Mais si Jésus se cache et les délaisse un moment, ils tombent dans le murmure ou dans un excessif abattement.
Mais ceux qui aiment Jésus pour Jésus et non pour eux-mêmes, le bénissent dans toutes les tribulations et dans l'angoisse du cœur comme dans les consolations les plus douces.
Et quand il ne voudrait jamais les consoler, toujours cependant ils le loueraient, toujours ils lui rendraient grâces.
Oh ! que ne peut l'amour de Jésus, quand il est pur et sans mélange d'amour ni d'intérêt propre !
Ne sont-ce pas des mercenaires ceux qui cherchent toujours des consolations ?
Ne prouvent-ils pas qu'ils s'aiment eux-mêmes plus que Jésus-Christ, ceux qui pensent toujours à leurs gains et à leurs avantages ?
Où trouvera-t'on quelqu'un qui veuille servir Dieu pour Dieu seul ?

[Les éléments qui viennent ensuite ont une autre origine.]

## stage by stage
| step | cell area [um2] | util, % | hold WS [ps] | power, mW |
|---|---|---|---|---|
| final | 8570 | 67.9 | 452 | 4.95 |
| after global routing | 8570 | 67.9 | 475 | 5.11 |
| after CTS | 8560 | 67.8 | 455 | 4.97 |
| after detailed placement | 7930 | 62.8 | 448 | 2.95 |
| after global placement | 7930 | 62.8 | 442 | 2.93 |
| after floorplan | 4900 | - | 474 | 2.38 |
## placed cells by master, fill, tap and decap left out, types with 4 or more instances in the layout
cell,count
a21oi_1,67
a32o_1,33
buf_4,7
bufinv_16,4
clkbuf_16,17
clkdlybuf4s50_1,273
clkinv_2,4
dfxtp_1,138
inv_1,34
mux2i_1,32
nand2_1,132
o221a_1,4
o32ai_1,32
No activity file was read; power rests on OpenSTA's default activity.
--- config.mk ---
export PLATFORM = sky130hd
export DESIGN_NAME = flog_arbiter
export DESIGN_NICKNAME = d
export VERILOG_FILES = /design/src/rtl/flog_arbiter.sv
export SDC_FILE = /design/constraint.sdc
export NUM_CORES = 1
export LEC_CHECK = 0
export ABC_AREA = 1
export BUFFER_PORTS_ARGS = -buffer_cell sky130_fd_sc_hd__buf_2
export CAP_MARGIN = 20
export CORE_MARGIN = 10
export CORE_UTILIZATION = 24
export DETAILED_ROUTE_END_ITERATION = 10
export PLACE_DENSITY_LB_ADDON = 0.08
export SYNTH_ARGS = -nofsm -noshare
export SYNTH_HDL_FRONTEND = slang
export SYNTH_SLANG_ARGS = --single-unit
--- constraint.sdc ---
create_clock -name clk -period 6.8 [get_ports clk]
set_input_delay 1.36 -clock clk [delete_from_list [all_inputs] [get_ports clk]]
set_output_delay 1.36 -clock clk [all_outputs]
set_load 0.05 [all_outputs]
## src/rtl/ks_adder_pipe.sv

```systemverilog
// ks_adder_pipe: pipelined Kogge-Stone adder/subtractor, WIDTH bits, optional signed-overflow flag (macro KS_OVF_EN).
// Latency: L = 1 + ceil(clog2(WIDTH)/PIPE_EVERY) cycles from accept to out_valid; one beat per cycle at full rate.
// Backpressure: global advance en = ~out_valid | out_ready; when low every stage holds; in_ready = en.
//
// Ports:
//   clk, rst             clock, synchronous active-high reset
//   in_valid/in_ready    operand handshake (A, B, Cin, SUB)
//   out_valid/out_ready  result handshake (X, Cout, OVF when KS_OVF_EN is defined)
//   SUB=0: {Cout,X} = A + B + Cin;  SUB=1: {Cout,X} = A + ~B + 1 (Cout=1 means no borrow)
module ks_adder_pipe #(
  parameter int WIDTH      = 16,
  parameter int PIPE_EVERY = 2
) (
  input  logic             clk,
  input  logic             rst,
  input  logic             in_valid,
  output logic             in_ready,
  input  logic [WIDTH-1:0] A,
  input  logic [WIDTH-1:0] B,
  input  logic             Cin,
  input  logic             SUB,
  output logic             out_valid,
  input  logic             out_ready,
  output logic [WIDTH-1:0] X,
  output logic             Cout
`ifdef KS_OVF_EN
  ,
  output logic             OVF
`endif
);

  localparam int LEVELS = $clog2(WIDTH);
  localparam int NSTG   = (LEVELS + PIPE_EVERY - 1) / PIPE_EVERY;

  logic             en;
  logic [WIDTH-1:0] bx;
  logic [WIDTH-1:0] p_in;
  logic [WIDTH-1:0] g_in;
  logic             c0;

  // Stage registers: stage s holds the (G,P) state entering prefix levels
  // s*PIPE_EVERY .. (s+1)*PIPE_EVERY-1, plus the half-sum and carry-in
  // that the final XOR needs.
  logic [WIDTH-1:0] st_g  [NSTG];
  logic [WIDTH-1:0] st_p  [NSTG];
  logic [WIDTH-1:0] st_p0 [NSTG];
  logic             st_c0 [NSTG];
  logic             st_v  [NSTG];

  // Combinational prefix result at the output of each stage.
  logic [WIDTH-1:0] pf_g [NSTG];
  logic [WIDTH-1:0] pf_p [NSTG];
  logic [WIDTH-1:0] car;

  assign en       = ~out_valid | out_ready;
  assign in_ready = en;

  // Operand conditioning. The carry-in is folded straight into bit 0's
  // generate, so after the prefix tree G[i] is the carry out of bit i.
  always_comb begin
    bx      = SUB ? ~B : B;
    c0      = SUB | Cin;
    p_in    = A ^ bx;
    g_in    = A & bx;
    g_in[0] = g_in[0] | (p_in[0] & c0);
  end

  // Kogge-Stone levels, PIPE_EVERY of them per stage, at distance 2^l.
  // Bits below the distance pass through: their G is already complete,
  // and P is padded with ones so it combines as identity.
  always_comb begin : prefix
    logic [WIDTH-1:0] g_w;
    logic [WIDTH-1:0] p_w;
    int               d;
    g_w = '0;
    p_w = '0;
    d   = 0;
    for (int s = 0; s < NSTG; s++) begin
      g_w = st_g[s];
      p_w = st_p[s];
      for (int l = s * PIPE_EVERY; (l < (s + 1) * PIPE_EVERY) && (l < LEVELS); l++) begin
        d   = 1 << l;
        g_w = g_w | (p_w & (g_w << d));
        p_w = p_w & ((p_w << d) | ~({WIDTH{1'b1}} << d));
      end
      pf_g[s] = g_w;
      pf_p[s] = p_w;
    end
  end

  assign car = pf_g[NSTG-1];

  // Only valid bits and the output register are reset; data registers load
  // only when a valid beat moves into them, otherwise they keep old contents.
  always_ff @(posedge clk) begin
    if (rst) begin
      st_v[0] <= 1'b0;
    end else if (en) begin
      st_v[0] <= in_valid;
    end
    if (en && in_valid) begin
      st_g[0]  <= g_in;
      st_p[0]  <= p_in;
      st_p0[0] <= p_in;
      st_c0[0] <= c0;
    end

    for (int s = 1; s < NSTG; s++) begin
      if (rst) begin
        st_v[s] <= 1'b0;
      end else if (en) begin
        st_v[s] <= st_v[s-1];
      end
      if (en && st_v[s-1]) begin
        st_g[s]  <= pf_g[s-1];
        st_p[s]  <= pf_p[s-1];
        st_p0[s] <= st_p0[s-1];
        st_c0[s] <= st_c0[s-1];
      end
    end

    if (rst) begin
      out_valid <= 1'b0;
      X         <= '0;
      Cout      <= 1'b0;
`ifdef KS_OVF_EN
      OVF       <= 1'b0;
`endif
    end else if (en) begin
      out_valid <= st_v[NSTG-1];
      if (st_v[NSTG-1]) begin
        X    <= st_p0[NSTG-1] ^ {car[WIDTH-2:0], st_c0[NSTG-1]};
        Cout <= car[WIDTH-1];
`ifdef KS_OVF_EN
        // Signed overflow: carry into the MSB differs from carry out of it.
        OVF  <= car[WIDTH-2] ^ car[WIDTH-1];
`endif
      end
    end
  end

endmodule

```
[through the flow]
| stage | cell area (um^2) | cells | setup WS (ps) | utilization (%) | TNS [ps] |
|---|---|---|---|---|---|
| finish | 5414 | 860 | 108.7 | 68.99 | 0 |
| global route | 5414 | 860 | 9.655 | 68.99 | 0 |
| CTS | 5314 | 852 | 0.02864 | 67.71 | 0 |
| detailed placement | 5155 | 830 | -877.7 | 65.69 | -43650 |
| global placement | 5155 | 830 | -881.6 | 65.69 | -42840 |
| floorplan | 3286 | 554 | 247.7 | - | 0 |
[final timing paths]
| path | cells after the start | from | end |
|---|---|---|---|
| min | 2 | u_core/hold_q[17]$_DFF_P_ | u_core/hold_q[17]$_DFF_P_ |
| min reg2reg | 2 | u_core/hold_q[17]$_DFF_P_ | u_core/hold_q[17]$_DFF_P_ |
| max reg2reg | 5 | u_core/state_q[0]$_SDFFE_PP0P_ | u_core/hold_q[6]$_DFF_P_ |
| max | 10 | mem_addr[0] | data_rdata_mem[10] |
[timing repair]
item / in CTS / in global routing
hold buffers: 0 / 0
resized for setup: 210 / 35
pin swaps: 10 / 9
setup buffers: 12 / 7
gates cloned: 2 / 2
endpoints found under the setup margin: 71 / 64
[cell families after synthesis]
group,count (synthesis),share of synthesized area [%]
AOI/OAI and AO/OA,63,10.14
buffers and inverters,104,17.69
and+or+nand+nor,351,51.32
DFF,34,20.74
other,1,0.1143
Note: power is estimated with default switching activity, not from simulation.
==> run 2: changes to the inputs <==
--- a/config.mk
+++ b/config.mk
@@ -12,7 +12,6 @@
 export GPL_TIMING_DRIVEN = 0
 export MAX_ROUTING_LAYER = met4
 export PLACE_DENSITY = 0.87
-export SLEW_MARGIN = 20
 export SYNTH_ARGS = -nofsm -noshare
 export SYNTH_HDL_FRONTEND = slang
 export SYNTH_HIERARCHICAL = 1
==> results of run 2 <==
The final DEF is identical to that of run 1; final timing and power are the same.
===== src/rtl/sdram_pkg.sv =====
// Shared encodings and default timing for the SDRAM arbiter and controller.
// Imported by the arbiter top and its refresh budget counter.
package sdram_pkg;

    localparam logic [1:0] SEL_PORT_A  = 2'b00;
    localparam logic [1:0] SEL_PORT_B  = 2'b01;
    localparam logic [1:0] SEL_REFRESH = 2'b10;

    typedef enum logic [1:0] {
        ST_IDLE,
        ST_ISSUE,
        ST_BUSY,
        ST_RELEASE
    } arb_state_t;

    localparam int REFRESH_INTERVAL = 390;
    localparam int T_RP             = 3;
    localparam int T_RFC            = 7;

endpackage
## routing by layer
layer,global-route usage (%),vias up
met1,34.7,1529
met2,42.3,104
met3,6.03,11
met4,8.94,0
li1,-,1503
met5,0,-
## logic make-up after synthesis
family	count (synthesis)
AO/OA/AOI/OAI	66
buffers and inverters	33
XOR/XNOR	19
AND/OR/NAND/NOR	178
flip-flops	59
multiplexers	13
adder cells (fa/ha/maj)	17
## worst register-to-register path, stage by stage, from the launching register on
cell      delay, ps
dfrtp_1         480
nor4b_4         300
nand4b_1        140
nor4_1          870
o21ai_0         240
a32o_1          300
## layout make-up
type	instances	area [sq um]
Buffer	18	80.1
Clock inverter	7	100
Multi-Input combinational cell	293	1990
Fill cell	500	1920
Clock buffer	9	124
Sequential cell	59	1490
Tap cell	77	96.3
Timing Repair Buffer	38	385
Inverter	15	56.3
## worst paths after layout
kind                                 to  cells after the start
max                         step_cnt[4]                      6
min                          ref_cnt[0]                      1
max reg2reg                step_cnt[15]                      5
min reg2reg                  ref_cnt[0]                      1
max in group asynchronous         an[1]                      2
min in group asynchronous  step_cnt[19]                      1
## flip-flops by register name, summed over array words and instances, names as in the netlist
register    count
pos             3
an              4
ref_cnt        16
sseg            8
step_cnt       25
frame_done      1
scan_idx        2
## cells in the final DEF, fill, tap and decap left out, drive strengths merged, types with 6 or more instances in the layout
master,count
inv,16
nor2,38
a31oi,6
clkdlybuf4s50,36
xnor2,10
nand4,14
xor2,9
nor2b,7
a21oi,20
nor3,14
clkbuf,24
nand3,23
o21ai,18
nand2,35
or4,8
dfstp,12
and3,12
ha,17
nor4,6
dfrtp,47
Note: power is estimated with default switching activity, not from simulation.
`config.mk`:
```
export PLATFORM = sky130hd
export DESIGN_NAME = icache_flat
export DESIGN_NICKNAME = d
export VERILOG_FILES = /design/src/rtl/icache_pkg.sv /design/src/rtl/icache_if.sv /design/src/rtl/icache_store.sv /design/src/rtl/icache.sv /design/src/flat_wrapper.sv
export SDC_FILE = /design/constraint.sdc
export NUM_CORES = 2
export LEC_CHECK = 0
export ABC_AREA = 1
export BUFFER_PORTS_ARGS = -buffer_cell sky130_fd_sc_hd__clkbuf_2
export CORE_MARGIN = 2
export CORE_UTILIZATION = 50
export DETAILED_ROUTE_END_ITERATION = 16
export PLACE_DENSITY = 0.66
export SYNTH_ARGS = -nofsm -noshare
export SYNTH_HDL_FRONTEND = slang
export SYNTH_HIERARCHICAL = 1
export SYNTH_SLANG_ARGS = --single-unit
export TNS_END_PERCENT = 50
```
`constraint.sdc`:
```
create_clock -name clk -period 4.6 [get_ports clk]
set_input_delay 0.23 -clock clk [delete_from_list [all_inputs] [get_ports clk]]
set_output_delay 0.23 -clock clk [all_outputs]
set_load 0.01 [all_outputs]
```
## config.mk

```make
export PLATFORM = sky130hd
export DESIGN_NAME = biss_slave_emu
export DESIGN_NICKNAME = d
export VERILOG_FILES = /design/src/rtl/biss_slave_emu.sv
export SDC_FILE = /design/constraint.sdc
export NUM_CORES = 1
export LEC_CHECK = 0
export CORE_MARGIN = 2
export CORE_UTILIZATION = 39
export DETAILED_ROUTE_END_ITERATION = 8
export GPL_TIMING_DRIVEN = 0
export PLACE_DENSITY = 0.57
export SLEW_MARGIN = 20
export SYNTH_ARGS = -nofsm -noshare
export SYNTH_HDL_FRONTEND = slang
export SYNTH_SLANG_ARGS = --single-unit
```

## constraint.sdc

```tcl
create_clock -name clk -period 2.7 [get_ports clk]
set_clock_uncertainty 0.05 [all_clocks]
set_input_delay 0.54 -clock clk [delete_from_list [all_inputs] [get_ports clk]]
set_output_delay 0.54 -clock clk [all_outputs]
set_load 0.03 [all_outputs]
```

## src/rtl/biss_slave_emu.sv

```systemverilog
// BiSS-C slave emulator: answers master clock MA with Ack/Start/CDS/data/nE,nW/~CRC6 then timeout.
// Optional multiturn field enabled by defining BISS_MULTITURN_EN (adds mt_in, sent ahead of ST bits).
module biss_slave_emu #(
  parameter int ST_BITS     = 26,
  parameter int ACK_CYC     = 2,
  parameter int TIMEOUT_CYC = 4000,
  parameter int MT_BITS     = 12
) (
  input  logic               clk,
  input  logic               rst,
  input  logic               ma,
  input  logic [ST_BITS-1:0] pos_in,
  input  logic [1:0]         err_n_in,
`ifdef BISS_MULTITURN_EN
  input  logic [MT_BITS-1:0] mt_in,
`endif
  output logic               slo,
  output logic               busy,
  output logic               frame_done,
  output logic               abort
);

`ifdef BISS_MULTITURN_EN
  localparam int D_BITS = MT_BITS + ST_BITS;
`else
  localparam int D_BITS = ST_BITS;
`endif
  localparam int SR_W = D_BITS + 2;
  localparam int BC_W = $clog2(SR_W + 1);
  localparam int TO_W = $clog2(TIMEOUT_CYC + 1);

  typedef enum logic [2:0] {
    S_IDLE, S_ACK, S_START, S_CDS, S_DATA, S_ERR, S_CRC, S_TMO
  } state_t;

  state_t          state_q, state_d;
  logic [2:0]      ma_q;
  logic [SR_W-1:0] sr_q, sr_d;
  logic [5:0]      crc_q, crc_d;
  logic [BC_W-1:0] bit_cnt_q, bit_cnt_d;
  logic [3:0]      ack_cnt_q, ack_cnt_d;
  logic [TO_W-1:0] to_cnt_q, to_cnt_d;
  logic            slo_q, slo_d, busy_q, busy_d, done_q, done_d, abort_q, abort_d;

  logic       ma_fall, ma_rise, ma_edge, to_expired, tx_bit;
  logic [5:0] crc_upd;
  logic [SR_W-1:0] snap;

`ifdef BISS_MULTITURN_EN
  assign snap = {mt_in, pos_in, err_n_in};
`else
  assign snap = {pos_in, err_n_in};
`endif

  // ma_q[0..1] synchronise, ma_q[2] is the delay tap used for edge detection
  assign ma_fall    = ma_q[2] & ~ma_q[1];
  assign ma_rise    = ~ma_q[2] & ma_q[1];
  assign ma_edge    = ma_fall | ma_rise;
  assign to_expired = ~ma_edge && (to_cnt_q >= TO_W'(TIMEOUT_CYC - 1));
  assign tx_bit     = sr_q[SR_W-1];
  assign crc_upd    = {crc_q[4:0], 1'b0} ^ ((crc_q[5] ^ tx_bit) ? 6'h03 : 6'h00);

  always_comb begin
    state_d   = state_q;
    sr_d      = sr_q;
    crc_d     = crc_q;
    bit_cnt_d = bit_cnt_q;
    ack_cnt_d = ack_cnt_q;
    slo_d     = slo_q;
    busy_d    = busy_q;
    done_d    = 1'b0;
    abort_d   = 1'b0;
    if (ma_edge)
      to_cnt_d = '0;
    else if (to_cnt_q != TO_W'(TIMEOUT_CYC))
      to_cnt_d = to_cnt_q + 1'b1;
    else
      to_cnt_d = to_cnt_q;

    case (state_q)
      S_IDLE: begin
        slo_d  = 1'b1;
        busy_d = 1'b0;
        if (ma_fall) begin
          sr_d      = snap;
          crc_d     = '0;
          ack_cnt_d = '0;
          busy_d    = 1'b1;
          slo_d     = 1'b0;
          state_d   = S_ACK;
        end
      end
      S_ACK: if (ma_rise) begin
        if (ack_cnt_q == 4'(ACK_CYC - 1)) begin
          slo_d   = 1'b1;
          state_d = S_START;
        end else begin
          ack_cnt_d = ack_cnt_q + 1'b1;
        end
      end
      S_START: if (ma_rise) begin
        slo_d   = 1'b0;
        state_d = S_CDS;
      end
      // data and error bits share one shift register and counter
      S_CDS, S_DATA, S_ERR: if (ma_rise) begin
        if (state_q == S_ERR && bit_cnt_q == BC_W'(SR_W)) begin
          slo_d     = ~crc_q[5];
          crc_d     = {crc_q[4:0], 1'b0};
          bit_cnt_d = BC_W'(1);
          state_d   = S_CRC;
        end else begin
          slo_d     = tx_bit;
          sr_d      = {sr_q[SR_W-2:0], 1'b0};
          crc_d     = crc_upd;
          bit_cnt_d = (state_q == S_CDS) ? BC_W'(1) : bit_cnt_q + 1'b1;
          if (state_q == S_CDS)
            state_d = (D_BITS == 0) ? S_ERR : S_DATA;
          else if (bit_cnt_q == BC_W'(D_BITS))
            state_d = S_ERR;
        end
      end
      S_CRC: if (ma_rise) begin
        if (bit_cnt_q == BC_W'(6)) begin
          slo_d   = 1'b0;
          state_d = S_TMO;
        end else begin
          slo_d     = ~crc_q[5];
          crc_d     = {crc_q[4:0], 1'b0};
          bit_cnt_d = bit_cnt_q + 1'b1;
        end
      end
      S_TMO: begin
        slo_d = 1'b0;
        if (to_expired && ma_q[1]) begin
          slo_d   = 1'b1;
          busy_d  = 1'b0;
          done_d  = 1'b1;
          state_d = S_IDLE;
        end
      end
      default: state_d = S_IDLE;
    endcase

    // master went quiet mid-frame
    if (state_q != S_IDLE && state_q != S_TMO && to_expired) begin
      slo_d   = 1'b1;
      busy_d  = 1'b0;
      abort_d = 1'b1;
      state_d = S_IDLE;
    end
  end

  always_ff @(posedge clk or posedge rst) begin
    if (rst) begin
      state_q   <= S_IDLE;
      ma_q      <= '1;
      sr_q      <= '0;
      crc_q     <= '0;
      bit_cnt_q <= '0;
      ack_cnt_q <= '0;
      to_cnt_q  <= '0;
      slo_q     <= 1'b1;
      busy_q    <= 1'b0;
      done_q    <= 1'b0;
      abort_q   <= 1'b0;
    end else begin
      state_q   <= state_d;
      ma_q      <= {ma_q[1:0], ma};
      sr_q      <= sr_d;
      crc_q     <= crc_d;
      bit_cnt_q <= bit_cnt_d;
      ack_cnt_q <= ack_cnt_d;
      to_cnt_q  <= to_cnt_d;
      slo_q     <= slo_d;
      busy_q    <= busy_d;
      done_q    <= done_d;
      abort_q   <= abort_d;
    end
  end

  assign slo        = slo_q;
  assign busy       = busy_q;
  assign frame_done = done_q;
  assign abort      = abort_q;

endmodule

```

==> impl_results.md <==
* Setup violators final at 0
* DP Cell Count at 500
* Least-Margin Pin Slew at 0.5197 ns
* EDFF count, synth at 0
* Area grow syn2layout at 20.20%
* Peak supply drop at 0.3935 mV
* Largest net degree at the start of global routing at 40
* Nets at 443
* Post-layout minimum cycle time at 2.374 ns
* IO Port Bufs at 34
* DRC violation count after routing at 0
* Post-Synthesis Cells at 357
* Initial Utilization at 39.91%
* Crit share post-route at 87.92%
* # diodes at 0
* Commonest cells in the netlist: 61 x dfrtp_1, 49 x nand2_1, 49 x o21ai_0
* Largest family of logic cells by synthesized area: simple AND/OR/NAND/NOR gates
* WP data arrival at 2.54 ns
* Synth Area in Simple Gates at 18.24%
* Die Wd at 98.24 um
* Total power at 3998 uW
* TritonCTS clock tree: done
* Post-Synth Adder-Cell Area at 3.251%
* Max Fclk at 0.4213 GHz
* Multiplexer share of the synthesized area at 9.140%
* Layout cells sized above 1 at 10.54%
* DR vias at 2688
* Outcome: complete, no violations
* Vias per cell at 5.209
* Sequential share of the synthesized area at 47.11%
* Drt initial violations at 84
* Routed wire length at 7233 um
* Final design area excluding fillers at 4163 sq um
* Post-Synth XOR/XNOR Area at 2.782%
* I/O pins at 35
* Critical path data required time at 2.87 ns
* Core area at 8678 sq um
* Die Span Y at 98.24 um
* WL per Instance at 14.02 um
* Die area at 9650 sq um
* Crit Path Max Fanout at 10
* Synth warnings at 0
* Share of the synthesized area in the top cell type at 44.08%
* Place WS at 0.3299 ns
* Row cnt at 34
* Syn nets at 397
* Area post-placement at 3961 sq um
* Slew Limit Fails at 0
* First-pass GRT wire length at 12560 um
* Post-synth ARST share at 100.0%
* Synth area leaders: dfrtp_1 44%, mux2i_1 8.4%, o21ai_0 7.1%
* Clock buffer depth at 2
* Primary FF master, synth: dfrtp_1
* Leak Pwr at 0.001797 uW
* RSZ-0062 raised after global routing: no
* Number of H-tree levels at 3
* Total gr overflow at 0
* Synth Area in Compound Gates at 14.92%
* Initial antenna violation count at 0
* Count leader, synth: dfrtp_1
* CP Capture Type: flop
* Final std cells w/o fill at 516
* Crit path kind: flop to flop
* Clock slew at reported path FFs at 0.08 ns
* Cts hold-fix bufs at 0
* Clock root cell: clkbuf_8
* Post-CTS Setup Repair Bufs at 0
* Worst min-delay path category: flop to flop
* Setup WS post-layout at 0.3263 ns
* Final Wtd Congestion at 0.7714
* DRT antenna net count at 0
* Worst rel slew slack at 65.05%
* Worst hold slack at 0.3067 ns
* Num CTS Buffers at 9
* Startpoint types: flop
* Fin. Hold Viols at 0
* Register bit total from synthesis at 65
* Largest area contributor in the netlist: dfrtp_1
* Clock sink count at 65
* HPWL after DPL at 5099 um
* Cell area after synthesis at 3463 sq um
* Pwr/cell area at 960.4 nW/um^2
* MaxCap Viol Count at 0
* Total GRT Usage at 16.09%
* Clock Latency Late Sink at 0.35 ns
* Pre-antenna DRT Iters at 4
* Cells resized by post-CTS repair at 0
* Vias in the first global route at 2637
* Synthesized area per cell at 9.701 sq um
* Synth cell types at 57
cells by family (layout without fill, tap and decap cells):
logic type,Yosys count,in the layout
muxes,31,31
buffers and inverters,35,86
adders and majority gates,9,9
AOI/OAI and AO/OA,83,83
and+or+nand+nor,123,123
DFF,65,65
xor gates and xnor gates,11,11
cell type report:
| class | instances | area [sq um] |
|---|---|---|
| Sequential cell | 65 | 1632 |
| Clock inverter | 7 | 77.57 |
| Tap cell | 108 | 135.1 |
| Clock buffer | 9 | 123.9 |
| Buffer | 17 | 90.09 |
| Fill cell | 852 | 4516 |
| Timing Repair Buffer | 35 | 360.3 |
| Multi-Input combinational cell | 257 | 1674 |
| Inverter | 18 | 70.07 |
critical path: stages (launching register included):
cell and delay [ns]:
dfstp_2 0.58, ha_1 0.15, clkbuf_1 0.31, inv_1 0.12
o32a_1 0.40, buf_2 0.18, clkbuf_1 0.23, nand2_1 0.12
o21ai_0 0.08
registers in the layout (all words and copies together) (netlist names):
| name | count |
|---|---|
| sr_q | 28 |
| to_cnt_q | 12 |
| crc_q | 6 |
| bit_cnt_q | 5 |
| ack_cnt_q | 4 |
| ma_q | 3 |
| state_q | 3 |
| abort | 1 |
| busy | 1 |
| frame_done | 1 |
| slo | 1 |
power by group:
part | leakage, uW | total (uW) | internal (uW) | switching (uW)
Sequential | 0.000828 | 1520 | 1300 | 219
Clock | 0.000100 | 857 | 434 | 423
Combinational | 0.000869 | 1630 | 717 | 908
Total | 0.00180 | 4000 | 2450 | 1550
path summary, 6_finish.rpt:
| kind | to | from | slack, ns | depth (start not counted) |
|---|---|---|---|---|
| hold / removal | ma_q[1]$_DFF_PP1_ | ma_q[0]$_DFF_PP1_ | 0.31 | 0 |
| setup / recovery | sr_q[9]$_DFFE_PP0P_ | ma_q[1]$_DFF_PP1_ | 0.33 | 8 |
| min in group asynchronous | to_cnt_q[4]$_DFFE_PP0P_ | rst | 0.46 | 2 |
| max in group asynchronous | bit_cnt_q[1]$_DFFE_PP0P_ | rst | 1.61 | 3 |
| hold reg to reg | ma_q[1]$_DFF_PP1_ | ma_q[0]$_DFF_PP1_ | 0.31 | 0 |
| setup reg to reg | sr_q[9]$_DFFE_PP0P_ | ma_q[1]$_DFF_PP1_ | 0.33 | 8 |
cells in the final DEF (no fill, tap or decap), types with 3 or more instances in the layout:
cell / instances
dfrtp_1: 61
nand2_1: 49
o21ai_0: 49
clkdlybuf4s50_1: 34
mux2i_1: 29
inv_1: 17
nand3_1: 16
nor2_1: 11
and2_1: 11
xnor2_1: 9
ha_1: 9
clkbuf_8: 9
nand4_1: 8
clkbuf_1: 7
a21oi_1: 7
buf_2: 6
nand2b_1: 4
or3_1: 4
dfstp_2: 4
buf_4: 3
and3_1: 3
o21bai_1: 3
stage by stage:
stage | TNS [ns] | util [%]
floorplan | 0 | -
global placement | -47.93 | 45.39
detailed placement | 0 | 45.65
CTS | 0 | 47.97
global route | 0 | 47.97
finish | 0 | 47.97
metal layers:
layer	GRT usage (%)	up-vias	part of all wire, %	wire [um]
li1	-	1347	-	-
met1	22.51	1293	51	3680
met2	23.92	39	44	3204
met3	3.508	9	3.2	235
met4	7.482	0	1.5	112
met5	0	-	0	0
Power figures use the tool's default switching activity.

Rarement on rencontre un homme assez avancé dans les voies spirituelles pour être dépouillé de tout.
Car le véritable pauvre d'esprit, détaché de toute créature, qui le trouvera ? Il faut le chercher bien loin, et jusqu'aux extrémités de la terre.
Si l'homme donne tout ce qu'il possède, ce n'est encore rien.
S'il fait une grande pénitence, c'est peu encore.
Et s'il embrasse toutes les sciences, il est encore loin.
Et s'il a une grande vertu et une piété fervente, il lui manque encore beaucoup, il lui manque une chose souverainement nécessaire.
Qu'est-ce encore ? C'est qu'après avoir tout quitté, il se quitte aussi lui-même et se dépouille entièrement de l'amour de soi.
C'est enfin qu'après avoir fait tout ce qu'il sait devoir faire, il pense encore n'avoir rien fait.
Qu'il estime peu ce qu'on pourrait regarder comme quelque chose de grand, et qu'en toute sincérité il confesse qu'il est un serviteur inutile, selon la parole de la Vérité : Quand vous aurez fait tout ce qui vous est commandé, dites : Nous sommes des serviteurs inutiles.
Alors il sera vraiment pauvre et séparé de tout en esprit, et il pourra dire avec le prophète : Oui, je suis pauvre et seul dans le monde.
Nul cependant n'est plus riche, plus puissant, plus libre, que celui qui sait quitter tout et soi-même, et se mettre au dernier rang.